Dalam putusan pada hari ini, Pengadilan Federal Australia memerintahkan Qantas untuk membayar denda sebesar A$50 juta langsung kepada Serikat Pekerja Transportasi (TSU), yang telah menggugat maskapai tersebut atas pemecatan yang dilakukan perusahaan.

Sebagian dari sisanya, yang akan ditentukan pada sidang berikutnya. Kemungkinan akan diberikan kepada sebagian dari 1.820 karyawan yang dipecat. Denda tersebut merupakan tambahan dari kesepakatan kompensasi sebesar A$120 juta tahun lalu untuk para mantan karyawan yang terdampak.

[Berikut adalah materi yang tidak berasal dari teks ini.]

**src/rtl/simd_issue_seq.sv**
```systemverilog
`default_nettype none
// ============================================================================
//  Module   : simd_issue_seq
//  Purpose  : Instruction issue sequencer for the SIMD core. Accepts packed
//             16-bit instruction words over a valid/ready handshake, registers
//             the decoded fields and issues at most one instruction per cycle.
//             New words are held off while the non-pipelined divider or a
//             load/store memory transaction is outstanding.
//  Ports    : clk, rst_n         clock, asynchronous active-low reset
//             instr_valid_i      instruction word valid
//             instr_ready_o      sequencer can accept a word this cycle
//             instr_i[15:0]      [15:11] opcode [10:9] funcode [8:7] dt
//                                [6] acc [5] sat [4:0] reserved
//             flush_i            synchronous abort of any outstanding wait
//             issue_valid_o      one-cycle issue pulse
//             opcode_o, funcode_o, dt_o, acc_o, sat_o   registered fields
//             div_busy_o         divider occupied
//             mem_req_o          load/store request, held until mem_ack_i
//             mem_ack_i          memory port completion
//             issue_count_o      issued-instruction counter (wraps)
//  Revision : 1.0  initial release
// ============================================================================
module simd_issue_seq #(
    parameter int DIV_LAT = 8,   // divider occupancy in cycles, >= 2
    parameter int CNT_W   = 16   // issued-instruction counter width
) (
    input  logic             clk,
    input  logic             rst_n,
    input  logic             instr_valid_i,
    output logic             instr_ready_o,
    input  logic [15:0]      instr_i,
    input  logic             flush_i,
    output logic             issue_valid_o,
    output logic [4:0]       opcode_o,
    output logic [1:0]       funcode_o,
    output logic [1:0]       dt_o,
    output logic             acc_o,
    output logic             sat_o,
    output logic             div_busy_o,
    output logic             mem_req_o,
    input  logic             mem_ack_i,
    output logic [CNT_W-1:0] issue_count_o
);

    localparam int DCNT_W = (DIV_LAT > 2) ? $clog2(DIV_LAT) : 1;

    // Unit class codes taken from opcode[4:2]
    localparam logic [2:0] CLS_DIV = 3'd2;
    localparam logic [2:0] CLS_MEM = 3'd6;

    typedef enum logic [1:0] {
        S_IDLE     = 2'd0,
        S_WAIT_DIV = 2'd1,
        S_WAIT_MEM = 2'd2
    } state_e;

    state_e             state_q;
    logic [DCNT_W-1:0]  div_cnt_q;
    logic               instr_ready_q;
    logic               issue_valid_q;
    logic [4:0]         opcode_q;
    logic [1:0]         funcode_q;
    logic [1:0]         dt_q;
    logic               acc_q;
    logic               sat_q;
    logic               div_busy_q;
    logic               mem_req_q;
    logic [CNT_W-1:0]   issue_count_q;

    logic               accept;
    logic [2:0]         unit_cls;
    logic               unused_reserved;

    assign accept          = instr_valid_i & instr_ready_q;
    assign unit_cls        = instr_i[15:13];
    assign unused_reserved = ^instr_i[4:0];

    always_ff @(posedge clk or negedge rst_n) begin
        if (!rst_n) begin
            state_q       <= S_IDLE;
            div_cnt_q     <= '0;
            instr_ready_q <= 1'b0;
            issue_valid_q <= 1'b0;
            opcode_q      <= '0;
            funcode_q     <= '0;
            dt_q          <= '0;
            acc_q         <= 1'b0;
            sat_q         <= 1'b0;
            div_busy_q    <= 1'b0;
            mem_req_q     <= 1'b0;
            issue_count_q <= '0;
        end else begin
            issue_valid_q <= 1'b0;
            if (flush_i) begin
                // Abort everything outstanding; a word handed over this
                // cycle is dropped and never issued or counted.
                state_q       <= S_IDLE;
                div_cnt_q     <= '0;
                div_busy_q    <= 1'b0;
                mem_req_q     <= 1'b0;
                instr_ready_q <= 1'b1;
            end else begin
                case (state_q)
                    S_IDLE: begin
                        instr_ready_q <= 1'b1;
                        if (accept) begin
                            opcode_q      <= instr_i[15:11];
                            funcode_q     <= instr_i[10:9];
                            dt_q          <= instr_i[8:7];
                            acc_q         <= instr_i[6];
                            sat_q         <= instr_i[5];
                            issue_valid_q <= 1'b1;
                            issue_count_q <= issue_count_q + 1'b1;
                            if (unit_cls == CLS_DIV) begin
                                // Busy spans the issue cycle plus DIV_LAT-1 more
                                state_q       <= S_WAIT_DIV;
                                div_cnt_q     <= DCNT_W'(DIV_LAT - 1);
                                div_busy_q    <= 1'b1;
                                instr_ready_q <= 1'b0;
                            end else if (unit_cls == CLS_MEM) begin
                                state_q       <= S_WAIT_MEM;
                                mem_req_q     <= 1'b1;
                                instr_ready_q <= 1'b0;
                            end
                        end
                    end
                    S_WAIT_DIV: begin
                        if (div_cnt_q == '0) begin
                            state_q       <= S_IDLE;
                            div_busy_q    <= 1'b0;
                            instr_ready_q <= 1'b1;
                        end else begin
                            div_cnt_q <= div_cnt_q - 1'b1;
                        end
                    end
                    S_WAIT_MEM: begin
                        if (mem_ack_i) begin
                            state_q       <= S_IDLE;
                            mem_req_q     <= 1'b0;
                            instr_ready_q <= 1'b1;
                        end
                    end
                    default: begin
                        state_q       <= S_IDLE;
                        div_cnt_q     <= '0;
                        div_busy_q    <= 1'b0;
                        mem_req_q     <= 1'b0;
                        instr_ready_q <= 1'b1;
                    end
                endcase
            end
        end
    end

    assign instr_ready_o = instr_ready_q;
    assign issue_valid_o = issue_valid_q;
    assign opcode_o      = opcode_q;
    assign funcode_o     = funcode_q;
    assign dt_o          = dt_q;
    assign acc_o         = acc_q;
    assign sat_o         = sat_q;
    assign div_busy_o    = div_busy_q;
    assign mem_req_o     = mem_req_q;
    assign issue_count_o = issue_count_q;

endmodule
`default_nettype wire
```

Sebagai informasi, Qantas mengalihdayakan operasi penanganan darat atau ground-handling di 10 bandara Australia pada akhir 2020, di bawah pimpinan CEO saat itu Alan Joyce, karena pandemi melumpuhkan aktivitas penerbangan. Serikat Pekerja Transportasi berargumen bahwa staf diberhentikan untuk menghindari negosiasi mengenai gaji dan kondisi kerja serta potensi pemogokan.

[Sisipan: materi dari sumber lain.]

### config.mk
export PLATFORM = sky130hd
export DESIGN_NAME = beat_scheduler
export DESIGN_NICKNAME = d
export VERILOG_FILES = /design/src/rtl/beat_scheduler.sv
export SDC_FILE = /design/constraint.sdc
export NUM_CORES = 1
export LEC_CHECK = 0
export CORE_ASPECT_RATIO = 2
export CORE_MARGIN = 2
export CORE_UTILIZATION = 35
export CTS_CLUSTER_DIAMETER = 40
export DETAILED_ROUTE_END_ITERATION = 7
export HOLD_SLACK_MARGIN = 0.08
export PLACE_DENSITY_LB_ADDON = 0.12
export SLEW_MARGIN = 20
export SYNTH_ARGS = -nofsm -noshare
export SYNTH_HDL_FRONTEND = slang
export SYNTH_SLANG_ARGS = --single-unit
### constraint.sdc
create_clock -name clk -period 2.5 [get_ports clk]
set_clock_uncertainty 0.05 [all_clocks]
set_input_delay 0.5 -clock clk [delete_from_list [all_inputs] [get_ports clk]]
set_output_delay 0.5 -clock clk [all_outputs]
set_load 0.02 [all_outputs]
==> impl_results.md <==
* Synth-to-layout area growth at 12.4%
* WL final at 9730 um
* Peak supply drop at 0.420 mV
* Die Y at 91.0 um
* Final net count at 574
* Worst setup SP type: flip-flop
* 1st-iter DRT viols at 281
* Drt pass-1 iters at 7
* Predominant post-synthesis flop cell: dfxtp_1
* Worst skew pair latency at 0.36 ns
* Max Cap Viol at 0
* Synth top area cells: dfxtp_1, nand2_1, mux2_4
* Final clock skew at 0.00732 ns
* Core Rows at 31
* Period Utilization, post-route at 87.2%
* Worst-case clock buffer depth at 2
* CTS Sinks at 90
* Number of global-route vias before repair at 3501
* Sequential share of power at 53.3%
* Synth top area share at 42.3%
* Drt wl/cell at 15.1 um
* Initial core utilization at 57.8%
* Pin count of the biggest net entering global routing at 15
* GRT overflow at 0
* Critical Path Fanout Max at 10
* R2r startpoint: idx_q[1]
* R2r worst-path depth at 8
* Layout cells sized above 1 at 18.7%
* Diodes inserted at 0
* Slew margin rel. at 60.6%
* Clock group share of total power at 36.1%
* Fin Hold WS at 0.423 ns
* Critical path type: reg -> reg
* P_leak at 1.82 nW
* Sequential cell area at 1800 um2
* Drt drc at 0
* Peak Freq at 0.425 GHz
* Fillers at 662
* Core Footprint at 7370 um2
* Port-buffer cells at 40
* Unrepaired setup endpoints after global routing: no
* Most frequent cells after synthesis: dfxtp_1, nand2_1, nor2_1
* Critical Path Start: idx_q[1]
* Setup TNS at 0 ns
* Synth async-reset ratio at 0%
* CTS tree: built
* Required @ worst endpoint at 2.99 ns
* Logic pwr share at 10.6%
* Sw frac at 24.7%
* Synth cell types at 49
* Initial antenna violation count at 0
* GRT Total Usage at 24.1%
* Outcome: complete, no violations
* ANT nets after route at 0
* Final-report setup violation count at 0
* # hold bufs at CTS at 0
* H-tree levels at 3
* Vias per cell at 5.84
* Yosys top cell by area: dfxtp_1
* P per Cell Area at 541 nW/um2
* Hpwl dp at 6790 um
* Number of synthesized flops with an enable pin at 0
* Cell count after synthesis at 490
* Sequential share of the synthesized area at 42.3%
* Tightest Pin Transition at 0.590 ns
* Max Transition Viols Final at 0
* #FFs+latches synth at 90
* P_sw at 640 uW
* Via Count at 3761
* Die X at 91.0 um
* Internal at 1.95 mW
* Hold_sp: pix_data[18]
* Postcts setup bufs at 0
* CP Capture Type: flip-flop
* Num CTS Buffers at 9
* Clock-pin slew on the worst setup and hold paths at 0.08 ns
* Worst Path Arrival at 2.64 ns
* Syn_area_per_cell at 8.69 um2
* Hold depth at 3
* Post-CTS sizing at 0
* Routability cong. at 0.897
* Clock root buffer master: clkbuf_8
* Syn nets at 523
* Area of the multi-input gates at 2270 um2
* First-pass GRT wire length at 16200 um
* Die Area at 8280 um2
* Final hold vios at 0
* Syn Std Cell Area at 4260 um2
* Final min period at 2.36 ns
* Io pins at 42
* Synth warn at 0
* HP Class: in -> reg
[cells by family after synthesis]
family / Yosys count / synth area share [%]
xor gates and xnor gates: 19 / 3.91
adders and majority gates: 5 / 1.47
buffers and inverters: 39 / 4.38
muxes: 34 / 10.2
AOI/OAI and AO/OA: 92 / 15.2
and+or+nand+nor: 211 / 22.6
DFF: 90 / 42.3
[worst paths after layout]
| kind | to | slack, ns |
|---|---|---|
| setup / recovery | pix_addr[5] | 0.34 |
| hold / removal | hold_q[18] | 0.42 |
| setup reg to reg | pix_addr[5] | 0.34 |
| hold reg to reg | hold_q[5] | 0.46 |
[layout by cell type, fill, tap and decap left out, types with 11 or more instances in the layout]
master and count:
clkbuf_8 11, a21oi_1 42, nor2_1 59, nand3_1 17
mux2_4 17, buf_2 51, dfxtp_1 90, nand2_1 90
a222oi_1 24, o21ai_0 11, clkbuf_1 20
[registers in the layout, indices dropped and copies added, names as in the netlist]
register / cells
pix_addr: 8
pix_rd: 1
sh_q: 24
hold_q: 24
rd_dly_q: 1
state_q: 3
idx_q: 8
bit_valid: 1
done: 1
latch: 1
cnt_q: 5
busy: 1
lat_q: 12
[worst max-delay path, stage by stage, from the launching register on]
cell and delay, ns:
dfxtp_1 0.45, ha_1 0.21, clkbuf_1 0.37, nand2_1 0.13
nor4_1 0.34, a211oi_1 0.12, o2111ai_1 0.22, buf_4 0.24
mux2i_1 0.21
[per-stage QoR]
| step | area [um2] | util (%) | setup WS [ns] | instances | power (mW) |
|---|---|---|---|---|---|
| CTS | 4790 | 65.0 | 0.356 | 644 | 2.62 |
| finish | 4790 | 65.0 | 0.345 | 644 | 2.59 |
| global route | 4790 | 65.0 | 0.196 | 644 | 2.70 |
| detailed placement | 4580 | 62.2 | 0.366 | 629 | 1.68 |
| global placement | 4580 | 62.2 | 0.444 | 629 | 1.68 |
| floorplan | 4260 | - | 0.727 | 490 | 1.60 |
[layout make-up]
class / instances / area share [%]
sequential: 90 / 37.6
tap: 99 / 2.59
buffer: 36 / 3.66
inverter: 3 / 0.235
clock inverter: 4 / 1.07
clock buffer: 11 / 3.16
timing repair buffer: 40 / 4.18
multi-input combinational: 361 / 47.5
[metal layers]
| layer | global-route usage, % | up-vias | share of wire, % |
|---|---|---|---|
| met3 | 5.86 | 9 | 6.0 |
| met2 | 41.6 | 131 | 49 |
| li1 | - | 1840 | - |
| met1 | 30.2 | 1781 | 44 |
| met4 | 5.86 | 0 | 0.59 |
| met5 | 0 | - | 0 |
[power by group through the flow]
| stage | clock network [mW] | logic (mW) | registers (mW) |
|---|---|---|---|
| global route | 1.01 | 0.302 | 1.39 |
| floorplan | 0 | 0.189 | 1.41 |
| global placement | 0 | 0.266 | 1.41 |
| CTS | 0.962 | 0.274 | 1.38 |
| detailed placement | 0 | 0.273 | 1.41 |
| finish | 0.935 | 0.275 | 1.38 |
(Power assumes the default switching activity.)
`src/rtl/serial_frame_receiver_if.sv`:
```
// Serial frame receiver bus: strobed bit input, decoded byte and status out.
// master drives the line side, slave is the receiver.
interface serial_frame_receiver_if #(
    parameter int DATA_BITS = 8
);
    logic                 i_strobe;
    logic                 i_dat;
    logic [DATA_BITS-1:0] o_data;
    logic                 o_valid;
    logic                 o_err;
    logic                 o_busy;

    modport master (
        output i_strobe, i_dat,
        input  o_data, o_valid, o_err, o_busy
    );

    modport slave (
        input  i_strobe, i_dat,
        output o_data, o_valid, o_err, o_busy
    );
endinterface

```
`src/rtl/serial_frame_receiver.sv`:
```
// Start/data/parity/stop deserialiser sampling on one-cycle strobes,
// with an idle-timeout that aborts stalled frames.
module serial_frame_receiver #(
    parameter int DATA_BITS  = 8,
    parameter bit PARITY_ODD = 1'b1,
    parameter int TIMEOUT    = 1024
) (
    input  logic                   clk,
    input  logic                   i_sclr,
    input  logic                   i_en,
    serial_frame_receiver_if.slave bus
);
    localparam int BW = $clog2(DATA_BITS + 1);
    localparam int TW = $clog2(TIMEOUT);
    localparam logic [BW-1:0] LAST = BW'(DATA_BITS - 1);
    localparam logic [TW-1:0] TMAX = TW'(TIMEOUT - 1);

    typedef enum logic [1:0] {IDLE, DATA, PARITY, STOP} state_t;

    state_t               state_q, state_d;
    logic [DATA_BITS-1:0] sr_q, sr_d;
    logic [DATA_BITS-1:0] data_q, data_d;
    logic [BW-1:0]        bcnt_q, bcnt_d;
    logic [TW-1:0]        tcnt_q, tcnt_d;
    logic                 par_q, par_d;
    logic                 valid_q, valid_d;
    logic                 err_q, err_d;
    logic                 busy_q;
    logic                 stb;
    logic                 good;

    assign stb  = i_en & bus.i_strobe;
    assign good = bus.i_dat & ((^sr_q ^ par_q) == PARITY_ODD);

    always_comb begin
        state_d = state_q;
        sr_d    = sr_q;
        data_d  = data_q;
        bcnt_d  = bcnt_q;
        tcnt_d  = tcnt_q;
        par_d   = par_q;
        valid_d = 1'b0;
        err_d   = 1'b0;
        if (i_en && state_q != IDLE) begin
            if (stb) begin
                tcnt_d = '0;
            end else if (tcnt_q == TMAX) begin
                // stalled frame: abort and report
                state_d = IDLE;
                err_d   = 1'b1;
                tcnt_d  = '0;
                bcnt_d  = '0;
            end else begin
                tcnt_d = tcnt_q + 1'b1;
            end
        end
        if (stb) begin
            unique case (state_q)
                IDLE: begin
                    if (!bus.i_dat) begin
                        state_d = DATA;
                        bcnt_d  = '0;
                        tcnt_d  = '0;
                    end
                end
                DATA: begin
                    sr_d = sr_q >> 1;
                    sr_d[DATA_BITS-1] = bus.i_dat;
                    bcnt_d = bcnt_q + 1'b1;
                    if (bcnt_q == LAST) state_d = PARITY;
                end
                PARITY: begin
                    par_d   = bus.i_dat;
                    state_d = STOP;
                end
                STOP: begin
                    state_d = IDLE;
                    if (good) begin
                        data_d  = sr_q;
                        valid_d = 1'b1;
                    end else begin
                        err_d = 1'b1;
                    end
                end
            endcase
        end
    end

    always_ff @(posedge clk) begin
        if (i_sclr) begin
            state_q <= IDLE;
            sr_q    <= '0;
            data_q  <= '0;
            bcnt_q  <= '0;
            tcnt_q  <= '0;
            par_q   <= 1'b0;
            valid_q <= 1'b0;
            err_q   <= 1'b0;
            busy_q  <= 1'b0;
        end else begin
            state_q <= state_d;
            sr_q    <= sr_d;
            data_q  <= data_d;
            bcnt_q  <= bcnt_d;
            tcnt_q  <= tcnt_d;
            par_q   <= par_d;
            valid_q <= valid_d;
            err_q   <= err_d;
            busy_q  <= (state_d != IDLE);
        end
    end

    assign bus.o_data  = data_q;
    assign bus.o_valid = valid_q;
    assign bus.o_err   = err_q;
    assign bus.o_busy  = busy_q;
endmodule

```
`src/flat_wrapper.sv`:
```
// flat-port wrapper written by rule: the top's interface ports become plain ports
module serial_frame_receiver_flat 
#(
    parameter int DATA_BITS  = 8,
    parameter bit PARITY_ODD = 1'b1,
    parameter int TIMEOUT    = 1024
)
  (clk, i_sclr, i_en, bus_i_strobe, bus_i_dat, bus_o_data, bus_o_valid, bus_o_err, bus_o_busy);
  serial_frame_receiver_if #(.DATA_BITS(DATA_BITS)) bus_i ();
  input  logic clk;
  input  logic i_sclr;
  input  logic i_en;
  input wire logic [$bits(bus_i.i_strobe)-1:0] bus_i_strobe;
  input wire logic [$bits(bus_i.i_dat)-1:0] bus_i_dat;
  output wire logic [$bits(bus_i.o_data)-1:0] bus_o_data;
  output wire logic [$bits(bus_i.o_valid)-1:0] bus_o_valid;
  output wire logic [$bits(bus_i.o_err)-1:0] bus_o_err;
  output wire logic [$bits(bus_i.o_busy)-1:0] bus_o_busy;
  assign bus_i.i_strobe = bus_i_strobe;
  assign bus_i.i_dat = bus_i_dat;
  assign bus_o_data = bus_i.o_data;
  assign bus_o_valid = bus_i.o_valid;
  assign bus_o_err = bus_i.o_err;
  assign bus_o_busy = bus_i.o_busy;
  serial_frame_receiver #(.DATA_BITS(DATA_BITS), .PARITY_ODD(PARITY_ODD), .TIMEOUT(TIMEOUT)) u_core (.clk(clk), .i_sclr(i_sclr), .i_en(i_en), .bus(bus_i));
endmodule
```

Membacakan putusannya yang berdurasi satu jam, Hakim Michael Lee mengkritik budaya perusahaan yang memungkinkan pemecatan tersebut terjadi. Dia juga mempertanyakan tingkat penyesalan maskapai dan komitmennya untuk berubah.

Pemecatan ilegal tersebut merupakan salah satu dari beberapa masalah Qantas selama pandemi dan setelahnya, termasuk tuduhan dari regulator bahwa Qantas menjual kursi di ribuan penerbangan yang telah dibatalkan. Qantas setuju untuk membayar denda dan kompensasi tambahan sebesar A$120 juta untuk penerbangan yang dibatalkan.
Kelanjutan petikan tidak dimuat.